>>

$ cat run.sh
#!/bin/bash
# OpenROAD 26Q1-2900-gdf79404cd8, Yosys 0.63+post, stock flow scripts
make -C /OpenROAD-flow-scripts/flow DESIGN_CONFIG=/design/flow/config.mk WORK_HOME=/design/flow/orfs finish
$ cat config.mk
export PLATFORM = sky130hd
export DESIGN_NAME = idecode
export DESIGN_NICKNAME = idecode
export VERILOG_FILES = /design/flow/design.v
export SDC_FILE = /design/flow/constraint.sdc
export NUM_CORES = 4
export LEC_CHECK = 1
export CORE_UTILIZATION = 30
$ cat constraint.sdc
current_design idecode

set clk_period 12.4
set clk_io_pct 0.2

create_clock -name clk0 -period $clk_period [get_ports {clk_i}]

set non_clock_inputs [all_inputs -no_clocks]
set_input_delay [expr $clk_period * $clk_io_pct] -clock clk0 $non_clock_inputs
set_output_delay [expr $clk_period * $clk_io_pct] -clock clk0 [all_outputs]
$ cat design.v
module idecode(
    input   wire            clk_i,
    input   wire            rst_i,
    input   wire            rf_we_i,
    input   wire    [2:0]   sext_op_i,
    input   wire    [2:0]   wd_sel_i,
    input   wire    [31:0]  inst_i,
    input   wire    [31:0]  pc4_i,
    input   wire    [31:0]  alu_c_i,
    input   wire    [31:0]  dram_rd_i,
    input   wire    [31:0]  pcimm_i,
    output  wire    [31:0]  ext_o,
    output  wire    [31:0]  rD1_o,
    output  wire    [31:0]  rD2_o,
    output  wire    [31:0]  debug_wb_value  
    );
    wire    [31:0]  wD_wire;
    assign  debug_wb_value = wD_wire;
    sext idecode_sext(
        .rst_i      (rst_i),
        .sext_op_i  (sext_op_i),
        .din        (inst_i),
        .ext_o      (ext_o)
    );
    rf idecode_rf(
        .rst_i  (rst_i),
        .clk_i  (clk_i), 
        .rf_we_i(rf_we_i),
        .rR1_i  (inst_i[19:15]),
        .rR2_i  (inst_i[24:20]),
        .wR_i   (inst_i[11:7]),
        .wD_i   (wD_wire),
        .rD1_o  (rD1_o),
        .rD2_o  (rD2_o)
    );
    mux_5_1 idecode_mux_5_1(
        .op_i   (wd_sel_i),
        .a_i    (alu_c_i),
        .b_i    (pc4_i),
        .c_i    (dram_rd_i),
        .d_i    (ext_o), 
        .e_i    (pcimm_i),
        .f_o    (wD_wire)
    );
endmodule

<<

> Work instruction
Everything from the first line of the records through the line containing "current_design idecode" is to be set down exactly, while later lines are left out.

> Answer to the problem
$ cat run.sh
#!/bin/bash
# OpenROAD 26Q1-2900-gdf79404cd8, Yosys 0.63+post, stock flow scripts
make -C /OpenROAD-flow-scripts/flow DESIGN_CONFIG=/design/flow/config.mk WORK_HOME=/design/flow/orfs finish
$ cat config.mk
export PLATFORM = sky130hd
export DESIGN_NAME = idecode
export DESIGN_NICKNAME = idecode
export VERILOG_FILES = /design/flow/design.v
export SDC_FILE = /design/flow/constraint.sdc
export NUM_CORES = 4
export LEC_CHECK = 1
export CORE_UTILIZATION = 30
$ cat constraint.sdc
current_design idecode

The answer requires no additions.